Give back every record precisely.
---- Material provided
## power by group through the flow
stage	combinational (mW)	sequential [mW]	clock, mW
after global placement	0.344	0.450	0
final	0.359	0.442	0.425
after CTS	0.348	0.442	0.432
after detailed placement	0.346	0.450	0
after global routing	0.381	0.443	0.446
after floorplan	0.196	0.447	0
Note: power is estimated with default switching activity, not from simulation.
--------
● Written solution
## power by group through the flow
stage	combinational (mW)	sequential [mW]	clock, mW
after global placement	0.344	0.450	0
final	0.359	0.442	0.425
after CTS	0.348	0.442	0.432
after detailed placement	0.346	0.450	0
after global routing	0.381	0.443	0.446
after floorplan	0.196	0.447	0
Note: power is estimated with default switching activity, not from simulation.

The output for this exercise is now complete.